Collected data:
+-------+

## config.mk

```make
export PLATFORM = sky130hd
export DESIGN_NAME = instr_mem_arbiter
export DESIGN_NICKNAME = d
export VERILOG_FILES = /design/src/rtl/instr_mem_arbiter.sv
export SDC_FILE = /design/constraint.sdc
export NUM_CORES = 1
export LEC_CHECK = 0
export CORE_UTILIZATION = 42
export CTS_BUF_LIST = sky130_fd_sc_hd__clkbuf_16
export CTS_CLUSTER_DIAMETER = 100
export CTS_CLUSTER_SIZE = 16
export DETAILED_ROUTE_END_ITERATION = 8
export GPL_ROUTABILITY_DRIVEN = 0
export PLACE_DENSITY = 0.87
export SETUP_SLACK_MARGIN = 0.5
export SYNTH_ARGS = -nofsm -noshare
export SYNTH_HDL_FRONTEND = slang
export SYNTH_SLANG_ARGS = --single-unit
```

## constraint.sdc

```tcl
create_clock -name iClk -period 5.5 [get_ports iClk]
set_input_delay 1.1 -clock iClk [delete_from_list [all_inputs] [get_ports iClk]]
set_output_delay 1.1 -clock iClk [all_outputs]
set_load 0.01 [all_outputs]
```

## src/rtl/instr_mem_arbiter.sv

```systemverilog
// Instruction-memory port arbiter: fetch reads vs. loader writes,
// one outstanding transaction, fetch priority bounded by starvation count.
module instr_mem_arbiter #(
    parameter int ADDR_W     = 32,
    parameter int DATA_W     = 32,
    parameter int STARVE_MAX = 8,
    parameter int TIMEOUT    = 255
) (
    input  logic              iClk,
    input  logic              iRst_n,
    input  logic              iFetchValid,
    input  logic [ADDR_W-1:0] iFetchAddr,
    input  logic              iFetchFlush,
    output logic              oFetchReady,
    output logic [DATA_W-1:0] oFetchData,
    input  logic              iLoadValid,
    input  logic [ADDR_W-1:0] iLoadAddr,
    input  logic [DATA_W-1:0] iLoadData,
    output logic              oLoadReady,
    input  logic              iHalt,
    output logic [ADDR_W-1:0] oMemAddress,
    output logic [DATA_W-1:0] oMemData,
    output logic              oMemWrite,
    output logic              oMemValid,
    input  logic [DATA_W-1:0] iMemData,
    input  logic              iMemReady,
    output logic [1:0]        oGrant,
    output logic              oBusErr
);

    typedef enum logic [1:0] {
        IDLE      = 2'b00,
        GNT_FETCH = 2'b01,
        GNT_LOAD  = 2'b10
    } state_e;

    localparam logic [7:0] STARVE_LIM = 8'(STARVE_MAX);
    localparam logic [7:0] TMO_LIM    = 8'(TIMEOUT);

    state_e            state_q, state_d;
    logic [ADDR_W-1:0] addr_q, addr_d;
    logic [DATA_W-1:0] data_q, data_d;
    logic              write_q, write_d;
    logic [7:0]        starve_q, starve_d;
    logic [7:0]        tmo_q, tmo_d;
    logic              drop_q, drop_d;
    logic              err_q, err_d;
    logic              err_fetch_q, err_fetch_d;
    logic              err_load_q, err_load_d;

    logic              load_win;
    logic              drop_now;
    logic [7:0]        tmo_inc;
    logic              fetch_gnt;
    logic              load_gnt;
    logic              fetch_rdy;
    logic              load_rdy;
    logic [DATA_W-1:0] fetch_dat;

    always_comb begin
        state_d     = state_q;
        addr_d      = addr_q;
        data_d      = data_q;
        write_d     = write_q;
        tmo_d       = tmo_q;
        drop_d      = drop_q;
        err_d       = 1'b0;
        err_fetch_d = 1'b0;
        err_load_d  = 1'b0;
        fetch_gnt   = 1'b0;
        load_gnt    = 1'b0;
        fetch_rdy   = 1'b0;
        load_rdy    = 1'b0;
        fetch_dat   = '0;
        drop_now    = drop_q | iFetchFlush;
        tmo_inc     = tmo_q + 8'd1;
        load_win    = iLoadValid &&
                      (starve_q >= STARVE_LIM || !iFetchValid || iHalt);

        unique case (state_q)
            IDLE: begin
                tmo_d  = '0;
                drop_d = 1'b0;
                // The aborted requester still holds valid during its
                // error-ready cycle, so arbitration waits one cycle.
                if (!err_q) begin
                    if (load_win) begin
                        load_gnt = 1'b1;
                        state_d  = GNT_LOAD;
                        addr_d   = iLoadAddr;
                        data_d   = iLoadData;
                        write_d  = 1'b1;
                    end else if (iFetchValid && !iHalt) begin
                        fetch_gnt = 1'b1;
                        state_d   = GNT_FETCH;
                        addr_d    = iFetchAddr;
                        data_d    = '0;
                        write_d   = 1'b0;
                    end
                end
            end
            GNT_FETCH: begin
                if (iMemReady) begin
                    fetch_rdy = !drop_now;
                    fetch_dat = iMemData;
                    state_d   = IDLE;
                    drop_d    = 1'b0;
                end else if (tmo_inc == TMO_LIM) begin
                    state_d     = IDLE;
                    drop_d      = 1'b0;
                    err_d       = 1'b1;
                    err_fetch_d = !drop_now;
                end else begin
                    tmo_d  = tmo_inc;
                    drop_d = drop_now;
                end
            end
            GNT_LOAD: begin
                if (iMemReady) begin
                    load_rdy = 1'b1;
                    state_d  = IDLE;
                end else if (tmo_inc == TMO_LIM) begin
                    state_d    = IDLE;
                    err_d      = 1'b1;
                    err_load_d = 1'b1;
                end else begin
                    tmo_d = tmo_inc;
                end
            end
            default: begin
                state_d = IDLE;
            end
        endcase

        if (!iLoadValid || load_gnt) begin
            starve_d = '0;
        end else if (fetch_gnt && starve_q < STARVE_LIM) begin
            starve_d = starve_q + 8'd1;
        end else begin
            starve_d = starve_q;
        end
    end

    always_ff @(posedge iClk or negedge iRst_n) begin
        if (!iRst_n) begin
            state_q     <= IDLE;
            addr_q      <= '0;
            data_q      <= '0;
            write_q     <= 1'b0;
            starve_q    <= '0;
            tmo_q       <= '0;
            drop_q      <= 1'b0;
            err_q       <= 1'b0;
            err_fetch_q <= 1'b0;
            err_load_q  <= 1'b0;
        end else begin
            state_q     <= state_d;
            addr_q      <= addr_d;
            data_q      <= data_d;
            write_q     <= write_d;
            starve_q    <= starve_d;
            tmo_q       <= tmo_d;
            drop_q      <= drop_d;
            err_q       <= err_d;
            err_fetch_q <= err_fetch_d;
            err_load_q  <= err_load_d;
        end
    end

    assign oFetchReady = fetch_rdy | err_fetch_q;
    assign oFetchData  = fetch_dat;
    assign oLoadReady  = load_rdy | err_load_q;
    assign oBusErr     = err_q;
    assign oMemValid   = (state_q != IDLE);
    assign oGrant      = state_q;
    assign oMemAddress = addr_q;
    assign oMemData    = data_q;
    assign oMemWrite   = write_q;

endmodule

```

==> results.tsv <==
metric	value	unit
outcome	completed	
leakage	3.15	nW
syn nets	544	
antenna cells	0	
Cell Chain, Critical Path	clkdlybuf4s50_1, and3_1, clkdlybuf4s50_1	
global-route wire length before repair	18300	um
worst min path class	reg2reg	
r2r setup slk	2940	ps
delay of the slowest critical-path stage	1200	ps
CTS tree	done	
critical path required time	4400	ps
Synth cell types	48	
VDD IR max	276	uV
initial core utilization	43.3	%
maxcap violations	0	
IO Port Bufs	237	
overall power	0.00306	W
hold_sp	oMemAddress[8]	
Core Area	0.00977	mm^2
placed inst area	0.00663	mm^2
top_reg_cell synth	dfrtp_1	
Vias/cell	5.15	
CTS Sinks	87	
WHS Endpoint	oMemAddress[8]	
max-slew violations	0	
Layout Skew	7.17	ps
EDFF count, synth	0	
dominant cell type by area after synthesis	dfrtp_1	
FP Rows	36	
Hold Path Depth	2	
crit-path max FO	43	
IO Pins	238	
Area contributors post-synth	dfrtp_1 (51%), mux2i_1 (7.6%), a22o_1 (7.2%)	
Worst R2R Path Depth	5	
hold-fix buffer count after cts	0	
largest buffer count on any clock path	2	
post-CTS setup buffer count	0	
Most common cell on crit path	clkdlybuf4s50_1	
Worst-path clk slew	60	ps
Final Hold Vio Count	0	
Detailed Place HPWL	9120	um
pin count of the biggest net entering global routing	88	
most frequent cell after synthesis	dfrtp_1	
buffer and inverter count on the worst path	2	
dpl ws	1250	ps
First-pass DRT Iterations	4	
Worst Tran Pin Value	1290	ps
htree depth	3	
startpoint class of the critical path	input port	
final setup fails	0	
RSZ-0062 raised after global routing	false	
mapped cell area	0.00424	mm^2
Worst path top cell family by delay	buffers and inverters	
sequential area share after synthesis	51.4	%
setup TNS	0	ps
vias in the first global route	3771	
Setup WS post-layout	1260	ps
full die area	0.0105	mm^2
WL final	12200	um
ys async rst share	100	%
commonest cells in the synthesized netlist	dfrtp_1 (87), nand2_1 (48), a22o_1 (35)	
remaining global-route overflow	0	
Rel. slew slack	13.8	%
Syn Inst Count	401	
Die H	102	um
r2r endpoint	oMemData[6]	
number of synthesized register bits	87	
Final Cell Area	0.00694	mm^2
Die Wd	102	um
Critical Path Slowest Stage Cell	clkdlybuf4s50_1	
Peak Freq	0.236	GHz
clock root buffer	clkbuf_16	
CTS buffer count	9	
Iter 0 DRT Violations	149	
Arr. time, crit path	3140	ps
fraction of layout cells with a size suffix above 1	4.46	%
GRT Total Usage	22.8	%
Tmin final	4240	ps
post-route ant nets	0	
antenna violations before repair	0	
Yosys top cell area share	51.4	%
R2R Path Start	starve_q[6]	
# resized after CTS	0	
fillers	754	
Yosys Warn Count	0	
syn avg cell area	10.6	um^2
P&R area growth vs syn	63.9	%
Final nets	766	
DR vias	3918	
Crit. End Element	output pin	
Clock Latency Late Sink	330	ps
drt wl/cell	16.0	um
Crit Path Category	in2out	
post-route DRC violation count	0	
fin crit share	77.0	%
Cell Pwr Density	440	mW/mm^2
==> flip-flops by register name (all words and copies together), names as in the netlist, 2 cells and up <==
| name | cells |
|---|---|
| tmo_q | 8 |
| starve_q | 8 |
| oGrant | 2 |
| oMemData | 32 |
| oMemAddress | 32 |
==> layout make-up <==
type	instances	area, um^2	area share (%)
Clock buffer	9	225	3.24
Clock inverter	7	86.3	1.24
Inverter	10	37.5	0.541
Multi-Input combinational cell	275	1860	26.7
Sequential cell	87	2180	31.4
Tap cell	133	166	2.40
Timing Repair Buffer	240	2390	34.5
==> per-stage QoR <==
step	hold WS, ps	std cells	util, %
after CTS	490	761	71.0
after global routing	507	761	71.0
after global placement	461	745	67.8
after floorplan	465	401	-
final	486	761	71.0
after detailed placement	476	745	67.8
==> worst min-delay path, cell delays in order (launching register included) <==
cell,delay [ps]
dfrtp_1,340
nand2_1,50
o21ai_1,60
==> placed cells by master, fill, tap and decap left out, drive strengths merged, types with 3 or more instances in the layout <==
master,count
clkdlybuf4s50,236
dfrtp,87
nand2,48
o21ai,40
a22o,35
and3,33
mux2i,32
nor2,17
inv,11
clkbuf,9
ha,8
nand3,6
a21oi,6
buf,4
clkinv,4
nor3,3
nand2b,3
nand4,3
a211oi,3
==> metal layers <==
layer | vias up | GRT usage [%] | share of wire, %
li1 | 1890 | - | -
met1 | 1827 | 25.4 | 39
met2 | 184 | 41.5 | 51
met3 | 17 | 5.54 | 8.3
met4 | 0 | 9.12 | 1.7
met5 | - | 0 | 0
==> power by group <==
group          total [W]  internal [W]  switching [W]
sequential       0.00104      0.000888       0.000157
combinational    0.00137      0.000757       0.000617
clock           0.000638      0.000395       0.000243
==> logic make-up after synthesis <==
logic type	after synthesis	share of synthesized area [%]
xor+xnor	4	0.827
flops	87	51.4
fa+ha+maj	8	2.36
buf+inv	39	5.08
compound gates	101	17.0
mux	34	8.09
simple gates	128	15.3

+-------+

The problem: Find "iClk" in the data above. Report each line where it appears.

Output of the exercise:
create_clock -name iClk -period 5.5 [get_ports iClk]
set_input_delay 1.1 -clock iClk [delete_from_list [all_inputs] [get_ports iClk]]
set_output_delay 1.1 -clock iClk [all_outputs]
    input  logic              iClk,
    always_ff @(posedge iClk or negedge iRst_n) begin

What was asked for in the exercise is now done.